Monday, June 7, 2021

Spent 8 Hours Yesterday Re-reading Abdi Nor Iftin's CALL ME AMERICAN, a Somali-American Memoir That is Engaging, Harsh, & Telling

In 2018, I read Call Me American by Abdi Nor Iftin, and thought to myself, "I wish this was written at the time of my dissertation." Then, piecing together history to help explain how so many Somali-Americans were arriving through refugee services was limited. There were only so many books published, and I remember Eastern African scholars in African Studies challenging me when I began writing about Bantu people coming to Syracuse. "They don't live there...you need to check your sources...I've never heard of this population." Long story short, little was known because little was written, and all written came from Western viewpoints. I simply listened to Ali, Abdi, and Omar and from what they told me, I tried to piece together the story, one article, one publication, and one inquiry at a time.

I did spend a lot of this period reflecting on 1990-1994 while doing the research, simply because at the height of the Somali wars, when the United States stepped in, I was an undergraduate college student first studying with Carol Boyce Davies in London and realizing how little of the world my own schooling offered me. Here I was, 19 studying in a Black British Experience abroad program while also learning more about Shakespeare. I was clueless about the world that, then a child, Abdi Nor Iftin was living. It is beyond imagination. As we were pub-hopping, touring, eating samosas, and attending more London theater than what should be humanly possible, mothers and children were living in rubble, starving, dodging bullets, stepping over dead bodies, and surviving in absolute fear. 

That hits homes. I was budding into an intellectual work on a 'living abroad' program, which others didn't have a place to call home. There, the two words present themselves.

This month, I've been working with Abdi on a collaborative piece, as well as preparing for his appearance on The Write Time. As I read his memoir yesterday, I was taking notes to the fill-in gaps of the puzzle that I wasn't able to figure out in 2009-2011 when I was living in the library. His narrative does a beautiful job of blending story together with the details of Somalia, colonized heavily by the British, Italians, Yemeni, Russia, and even China. The U.S. in its policing of the world stepped in when the Humanitarian crisis became unbearable. 

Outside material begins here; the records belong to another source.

File: src/rtl/tdc_result_packer.sv
// tdc_result_packer: captures 40-bit TDC results into a small FIFO and
// serializes each one as an 8-byte framed packet on a valid/ready byte
// stream. Also generates the free-running arm pulse and counts overflow drops.
module tdc_result_packer #(
    parameter int unsigned DEPTH     = 4,
    parameter logic [7:0]  SYNC_BYTE = 8'hA5
) (
    input  logic                     clk,
    input  logic                     rst_n,
    input  logic [39:0]              meas_in,
    input  logic                     meas_valid,
    input  logic [1:0]               tdc_state,
    input  logic                     auto_arm,
    output logic                     arm,
    output logic [7:0]               tx_data,
    output logic                     tx_valid,
    input  logic                     tx_ready,
    output logic [$clog2(DEPTH):0]   fifo_level,
    output logic [7:0]               drop_count
);

    localparam int unsigned AW = $clog2(DEPTH);
    localparam int unsigned LW = AW + 1;

    typedef enum logic {S_IDLE, S_SEND} state_e;

    // FIFO storage and bookkeeping
    logic [39:0]   mem_q [DEPTH];
    logic [AW-1:0] wr_ptr_q, rd_ptr_q;
    logic [LW-1:0] count_q, count_d;
    logic          full, pop, push, drop;

    // Packet engine
    state_e        state_q, state_d;
    logic [2:0]    idx_q, idx_d;
    logic [7:0]    seq_q, seq_d;
    logic [39:0]   pkt_q, pkt_d;
    logic [7:0]    csum;

    // Misc registers
    logic          arm_q, arm_d;
    logic [7:0]    drop_q;

    // The FSM pops whenever it is idle and data is waiting; a pop frees a
    // slot in the same cycle, so a write into a full FIFO is still accepted.
    assign full = (count_q == LW'(DEPTH));
    assign pop  = (state_q == S_IDLE) && (count_q != '0);
    assign push = meas_valid && (!full || pop);
    assign drop = meas_valid && full && !pop;

    // Occupancy next-state
    always_comb begin
        count_d = count_q;
        case ({push, pop})
            2'b10:   count_d = count_q + LW'(1);
            2'b01:   count_d = count_q - LW'(1);
            default: count_d = count_q;
        endcase
    end

    // FIFO storage; contents need no reset since the pointers define validity
    always_ff @(posedge clk) begin
        if (push) mem_q[wr_ptr_q] <= meas_in;
    end

    // FIFO pointers, occupancy and saturating drop counter
    always_ff @(posedge clk or negedge rst_n) begin
        if (!rst_n) begin
            wr_ptr_q <= '0;
            rd_ptr_q <= '0;
            count_q  <= '0;
            drop_q   <= 8'h00;
        end else begin
            if (push) wr_ptr_q <= wr_ptr_q + AW'(1);
            if (pop)  rd_ptr_q <= rd_ptr_q + AW'(1);
            count_q <= count_d;
            if (drop && drop_q != 8'hFF) drop_q <= drop_q + 8'h01;
        end
    end

    // Packet FSM next-state: load on pop, step the byte index on handshake
    always_comb begin
        state_d = state_q;
        idx_d   = idx_q;
        seq_d   = seq_q;
        pkt_d   = pkt_q;
        case (state_q)
            S_IDLE: begin
                if (pop) begin
                    pkt_d   = mem_q[rd_ptr_q];
                    idx_d   = 3'd0;
                    state_d = S_SEND;
                end
            end
            S_SEND: begin
                if (tx_ready) begin
                    idx_d = idx_q + 3'd1;
                    if (idx_q == 3'd7) begin
                        seq_d   = seq_q + 8'h01;
                        state_d = S_IDLE;
                    end
                end
            end
            default: state_d = S_IDLE;
        endcase
    end

    // Packet FSM state register
    always_ff @(posedge clk or negedge rst_n) begin
        if (!rst_n) begin
            state_q <= S_IDLE;
            idx_q   <= 3'd0;
            seq_q   <= 8'h00;
            pkt_q   <= '0;
        end else begin
            state_q <= state_d;
            idx_q   <= idx_d;
            seq_q   <= seq_d;
            pkt_q   <= pkt_d;
        end
    end

    // Checksum covers seq and the five measurement bytes, not the sync byte
    assign csum = seq_q ^ pkt_q[39:32] ^ pkt_q[31:24] ^ pkt_q[23:16]
                        ^ pkt_q[15:8]  ^ pkt_q[7:0];

    // Byte mux; driven only from registers so it cannot depend on tx_ready
    always_comb begin
        tx_data = 8'h00;
        if (state_q == S_SEND) begin
            case (idx_q)
                3'd0: tx_data = SYNC_BYTE;
                3'd1: tx_data = seq_q;
                3'd2: tx_data = pkt_q[39:32];
                3'd3: tx_data = pkt_q[31:24];
                3'd4: tx_data = pkt_q[23:16];
                3'd5: tx_data = pkt_q[15:8];
                3'd6: tx_data = pkt_q[7:0];
                3'd7: tx_data = csum;
                default: tx_data = 8'h00;
            endcase
        end
    end

    // Arm when idle with headroom; one slot stays free for the in-flight
    // result, and the previous-cycle term stops a back-to-back double pulse
    assign arm_d = auto_arm && (tdc_state == 2'd0)
                && (count_q < LW'(DEPTH - 1)) && !arm_q;

    // Arm pulse register
    always_ff @(posedge clk or negedge rst_n) begin
        if (!rst_n) arm_q <= 1'b0;
        else        arm_q <= arm_d;
    end

    assign arm        = arm_q;
    assign tx_valid   = (state_q == S_SEND);
    assign fifo_level = count_q;
    assign drop_count = drop_q;

endmodule

File: config.mk
export PLATFORM = sky130hd
export DESIGN_NAME = tdc_result_packer
export DESIGN_NICKNAME = d
export VERILOG_FILES = /design/src/rtl/tdc_result_packer.sv
export SDC_FILE = /design/constraint.sdc
export NUM_CORES = 1
export LEC_CHECK = 0
export ABC_AREA = 1
export CAP_MARGIN = 25
export CORE_MARGIN = 2
export CORE_UTILIZATION = 32
export DETAILED_ROUTE_END_ITERATION = 7
export DONT_BUFFER_PORTS = 1
export GPL_TIMING_DRIVEN = 0
export SLEW_MARGIN = 0
export SYNTH_ARGS = -nofsm -noshare
export SYNTH_HDL_FRONTEND = slang
export SYNTH_SLANG_ARGS = --single-unit
File: constraint.sdc
create_clock -name clk -period 4.3 [get_ports clk]
set_input_delay 0.215 -clock clk [delete_from_list [all_inputs] [get_ports clk]]
set_output_delay 0.215 -clock clk [all_outputs]
set_load 0.05 [all_outputs]
Word level (Yosys, flattened, before mapping)

Memory sizes are Yosys's and may differ from the RTL's. A register that Yosys moved wholly into a read port is not among the register bits.
Cells that the tools add are included.

Memories: 1
Logic and storage cells: 68
Output and inout bits: 21
Register bits: 28
Bits in writable memories: 160
Input port bits: 47

Memories:

| name  | words | bits a word | rd ports | clocked after memory_dff | write ports | line | RTL |
|---|---|---|---|---|---|---|---|
| mem_q | 4     | 40          | 1        | 1                        | 1           | 28   | `logic [39:0] mem_q [DEPTH];` |

Add/sub/neg operators: 7
Reduce and logical (&&, ||, !) cells: 20
Mux-type cells: 12
Equality and inequality tests: 13
Bitwise operators: 6
$lt $le $gt $ge: 1

Operators with widths:

| kind                  | count |
|---|---|
| $pmux W8 S8           | 1 |
| $xor A8 B8 Y8         | 5 |
| $add A8 B1 Y8 const B | 2 |
| $eq A3 B3 Y1 const B  | 5 |
| $pmux W3 S2           | 2 |
| $logic_and A1 B1 Y1   | 8 |
| $mux W8               | 1 |
| $ne A8 B8 Y1 const B  | 1 |
| $add A3 B1 Y3 const B | 2 |
| $eq A3 B2 Y1 const B  | 2 |
| $mux W3               | 2 |
| $mux W1               | 5 |
| $add A2 B1 Y2 const B | 2 |
| $logic_not A1 Y1      | 4 |
| $ne A2 B2 Y1 const B  | 2 |
| $reduce_and A2 Y1     | 2 |
| $eq A3 B1 Y1 const B  | 1 |
| $logic_not A3 Y1      | 1 |
| $lt A3 B2 Y1 const B  | 1 |
| $reduce_and A3 Y1     | 1 |
| $reduce_bool A3 Y1    | 1 |
| $sub A3 B1 Y3 const B | 1 |
| $eq A2 B1 Y1 const B  | 1 |
| $eq A2 B2 Y1 const B  | 1 |
| 5 further kinds       | 5 |

Depth between registers and ports, before layout

Depth in word-level cells: 7
Mapped depth: 11
Gate-level depth less buffers: 10

Worst setup path before layout

No wires, ideal clock.

Path kind: reg2reg
Start point: reg count_q[1] (netlist: fifo_level[1])
End point: mem mem_q[0][0] (enable)
Stages on the path, launching flop included: 5
Path slack: 1101 ps
Path buffers: 0
Arrival: 2762 ps
Library setup time: 438 ps
Required time: 3862 ps
Path through: dfrtp_1 nor2_2 nand3_1 nand2_1 nor2_1

Longest elaborated chain between the ends: 6
Elaborated cells between the ends (all ways): 8
Those cells by class: 1 x eq/ne; 2 x mux; 5 x reduce/logical

Ends and longest elaborated chain:

| item                                                           | line   | RTL |
|---|---|---|
| from (decl)                                                    | 30     | `logic [LW-1:0] count_q, count_d;` |
| from (signal assigned)                                         | 76     | `count_q <= count_d;` |
| $eq A3 B3 Y1 / $reduce_bool A3 Y1 (equally long branches)      | 46, 47 |  |
| $logic_not A1 Y1 / $logic_and A1 B1 Y1 (equally long branches) | 48, 47 |  |
| $logic_or A1 B1 Y1 *                                           | 48     | `assign push = meas_valid && (!full \|\| pop);` |
| $logic_and A1 B1 Y1 *                                          | 48     |  |
| $mux W1 *                                                      | 63     | `if (push) mem_q[wr_ptr_q] <= meas_in;` |
| $mux W1 (implied by the code) *                                | 63     |  |
| to (decl)                                                      | 28     |  |

Every way passes the cells marked *; elsewhere a longest branch is shown, timed or not.

Worst setup path in the final report

Start point: reg state_q (netlist: tx_valid)
End point: reg count_q[2] (netlist: fifo_level[2])

Longest elaborated chain between the ends: 6
Elaborated cells between the ends (all ways): 8
Those cells by class: 2 x eq/ne; 1 x mux; 1 x bitwise; 4 x reduce/logical

Ends and longest elaborated chain:

| item                                                     | line | RTL |
|---|---|---|
| from (decl)                                              | 34   | `state_e state_q, state_d;` |
| from (signal assigned)                                   | 116  | `state_q <= state_d;` |
| $not A1 Y1 *                                             | --   |  |
| $logic_and A1 B1 Y1 *                                    | 47   | `assign pop = (state_q == S_IDLE) && (count_q != '0);` |
| via pop                                                  | 31   | `logic full, pop, push, drop;` |
| $logic_or A1 B1 Y1                                       | 48   |  |
| $logic_and A1 B1 Y1                                      | 48   |  |
| $eq A2 B1 Y1 / $eq A2 B2 Y1 (equally long branches)      | 54   | `case ({push, pop})` |
| $pmux W3 S2 / $reduce_bool A2 Y1 (equally long branches) | --   |  |

Mark *: on every way through the listed nets, which the timed path passes. The rest lies on a longest branch.
A chain may end at the register's enable or synchronous reset.

==> metrics.yaml <==
power_density_mw_per_mm2: 725
routedWlPerCell_um: 16.3
cp_num_cells: 10
drive_above_1_share: 0.0805
crit_required_ns: 4.72
detail_route.wirelength_um: 25600
startpoint: "tx_valid$_DFF_PN0_"
netlist_instances: 1062
stdcell_count: 1570
dp_hpwl_um: 17200
cp.arrival_ns: 3.39
place_area_mm2: 0.0110
r2r.worst_path.cells: 10
ctsHoldBuffers: 46
drc: 0
num_antenna_cells: 0
rsz0062_at_grt: "false"
root_buffer: "clkbuf_16"
worstMarginPinSlew_ns: 0.737
grt_pass1_vias: 7481
max_stage_delay_ns: 0.63
num_vias: 7653
postLayoutCellArea_mm2: 0.0123
ys_types: 33
min_path_type: "primary input to register"
cts_tree: "yes"
yosysWarnings: 0
grt_pass1_wl_um: 40300
cts_resized: 0
grt_max_degree: 69
place_congestion: 0.837
htree_levels: 1
r2r_slack_ns: 1.33
firstDrtPassIters: 8
insertion_delay_ns: 0.55
port_buffers: 0
seq_area_frac_synth: 0.632
fin_crit_sh: 0.690
avgSynthCellArea_um2: 9.69
critical_path.top_delay_family: "buffers and inverters"
finalHoldViolCount: 0
overflow: 0
syn_area_mm2: 0.0103
max_freq_mhz: 337
cellLeakagePower_nw: 4.87
crit_path_cell_trace: "inv_1 -> nand2_1 -> inv_2 -> buf_2 -> ha_1 -> inv_1 -> fa_1 -> a21oi_1 -> o21ai_0 -> xor2_1"
cts_setup_buffers: 0
syn_nets: 1123
crit_top_cell: "inv_1"
drt_iter0_markers: 494
cts_max_path_buffers: 3
setup.worst_path.start_class: "register"
worstSetupPathType: "register to register"
post_drt_via_cell_ratio: 4.87
crit_path_end: "fifo_level[2]$_DFFE_PN0P_"
grt_usage: 0.153
cts_num_sinks: 228
peakVddDrop_v: 0.000439
maxCapViolCount: 0
dp_cells: 1476
r2r-end: "fifo_level[2]$_DFFE_PN0P_"
core_area_mm2: 0.0316
skew_ns: 0.0156
clk_pin_slew_ns: 0.06
dieWidth_um: 183
numCtsBuffers: 26
row_count: 65
ys_seq_elements: 228
max_slew_margin: 0.507
path_max_fanout: 10
postRouteAntennaNets: 0
dieArea_mm2: 0.0336
slew_violations: 0
end_kind: "register"
die_h_um: 183
final_net_count: 1209
path_buf_inv: 4
antenna_found_initial: 0
whs_path_depth: 2
r2r_start: "tx_valid$_DFF_PN0_"
fin_crit_ns: 2.97
area_delta_synth_final_pct: 19.4
setup-violations-final: 0
io_pins: 68
start_util: 0.325
outcome: "completed"
cp_slowest_cell: "dfrtp_1"
[worst min path at each step]
stage	start	end
floorplan	rst_n	arm$_DFF_PN0_
global placement	rst_n	drop_count[5]$_DFFE_PN0P_
detailed placement	rst_n	drop_count[4]$_DFFE_PN0P_
CTS	meas_valid	wr_ptr_q[0]$_DFFE_PN0P_
global route	meas_valid	wr_ptr_q[0]$_DFFE_PN0P_
finish	meas_valid	wr_ptr_q[0]$_DFFE_PN0P_
[synthesized netlist by cell type]
| cell | count | area share |
|---|---|---|
| o2111ai_1 | 1 | 0.00085 |
| buf_6 | 1 | 0.0011 |
| ha_1 | 13 | 0.016 |
| nand3_1 | 47 | 0.023 |
| o21a_4 | 1 | 0.0015 |
| xor2_1 | 12 | 0.010 |
| edfxtp_1 | 160 | 0.47 |
| o22ai_1 | 3 | 0.0018 |
| o21ai_4 | 1 | 0.0016 |
| clkinv_1 | 1 | 0.00036 |
| a21oi_1 | 10 | 0.0049 |
| nand4_1 | 5 | 0.0030 |
| buf_2 | 21 | 0.010 |
| dfrtp_1 | 68 | 0.17 |
| inv_1 | 74 | 0.027 |
| nand2_2 | 1 | 0.00061 |
| o21ai_1 | 23 | 0.011 |
| buf_4 | 1 | 0.00073 |
| clkbuf_2 | 3 | 0.0015 |
| o21ai_0 | 156 | 0.076 |
| clkbuf_8 | 1 | 0.0013 |
| o211ai_1 | 2 | 0.0015 |
| xnor2_1 | 3 | 0.0026 |
| nor3_1 | 6 | 0.0029 |
| nand4_2 | 2 | 0.0024 |
| nor2_4 | 2 | 0.0022 |
| nor2_1 | 140 | 0.051 |
| fa_1 | 1 | 0.0019 |
| nand2_1 | 287 | 0.10 |
| inv_2 | 4 | 0.0015 |
| clkbuf_1 | 9 | 0.0033 |
| nor2_2 | 2 | 0.0012 |
| a31oi_1 | 1 | 0.00061 |
[power by group]
part / internal (mW) / switching (mW)
Sequential: 2.95 / 0.478
Clock: 1.24 / 0.913
Combinational: 1.05 / 2.29
[state kept, by name, summed over array words and instances (netlist names)]
register	flops
rd_ptr_q	2
pkt_q	40
wr_ptr_q	2
arm	1
drop_count	8
seq_q	8
idx_q	3
fifo_level	3
mem_q	160
tx_valid	1
[per-layer routing]
| layer | global-route usage | part of all wire |
|---|---|---|
| met5 | 0 | 0 |
| met1 | 0.206 | 0.45 |
| met3 | 0.0288 | 0.056 |
| met2 | 0.249 | 0.46 |
| met4 | 0.0528 | 0.035 |
[cell usage in the layout, fill, tap and decap left out, drive strengths merged, types with 17 or more instances in the layout]
cell,instances
nand2,288
o21ai,180
edfxtp,160
nor2,144
inv,78
dfrtp,68
nand3,47
dlygate4sd3,45
clkbuf,42
buf,36
clkinv,17
[logic make-up (layout without fill, tap and decap cells)]
logic type               count (synthesis)  in the layout  synth area share
AND/OR/NAND/NOR                        492            492             0.191
flip-flops                             228            228             0.632
AO/OA/AOI/OAI                          198            198            0.0997
buffers and inverters                  115            221            0.0469
XOR/XNOR                                15             15            0.0128
adder cells (fa/ha/maj)                 14             14            0.0177
[worst register-to-register path, stage by stage, from the launching register on]
cell	delay, ns
dfrtp_1	0.63
inv_1	0.37
nand2_1	0.25
inv_2	0.22
buf_2	0.33
ha_1	0.21
inv_1	0.07
fa_1	0.38
a21oi_1	0.15
o21ai_0	0.11
xor2_1	0.15
[through the flow]
step | util | TNS [ns] | hold WS (ns) | setup WS [ns] | power [mW]
finish | 0.389 | 0 | 0.215 | 1.33 | 8.91
global route | 0.389 | 0 | 0.275 | 1.14 | 9.54
CTS | 0.389 | 0 | 0.214 | 1.34 | 8.98
detailed placement | 0.347 | 0 | -0.0792 | 1.35 | 6.74
global placement | 0.341 | -99.05 | -0.0792 | -0.668 | 6.50
floorplan | - | 0 | -0.0806 | 1.10 | 5.67
[layout make-up]
type	count	area, um^2
tap	402	503
multi-input combinational	719	3340
sequential	228	6510
buffer	36	186
clock inverter	19	174
timing repair buffer	58	629
inverter	79	297
clock buffer	29	662
fill	3021	19300
Power figures use the tool's default switching activity.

Integrated Refugee and Immigrant Services (IRIS) of Bridgeport would love to get Abdi Nor Iftin to visit Connecticut this upcoming year and I promised them I'd do anything I could do to help. I've read numerous refugee-background immigrant stories, but this one is extra hitting, probably because Chitunga and I watched every U.S. marines movie about that period of time, simply when he wanted to enlist. The movies were educational, but Hollywood all the way. Abdi's memoir fills in more culture, history, tradition, and norms from the perspective of a child building meaning from that time. It's hard to type that it is unbelievable, but the story truly is unbelievable. 

If I was in charge of curriculum in the Western world, I'd make this memoir required reading for every graduating senior. To know there, is to know here. 

I can't wait to host Abdi Nor Iftin on The Write Time and want to meet him in person, too. Who knows? Maybe he'll be my reason to finally visit Maine.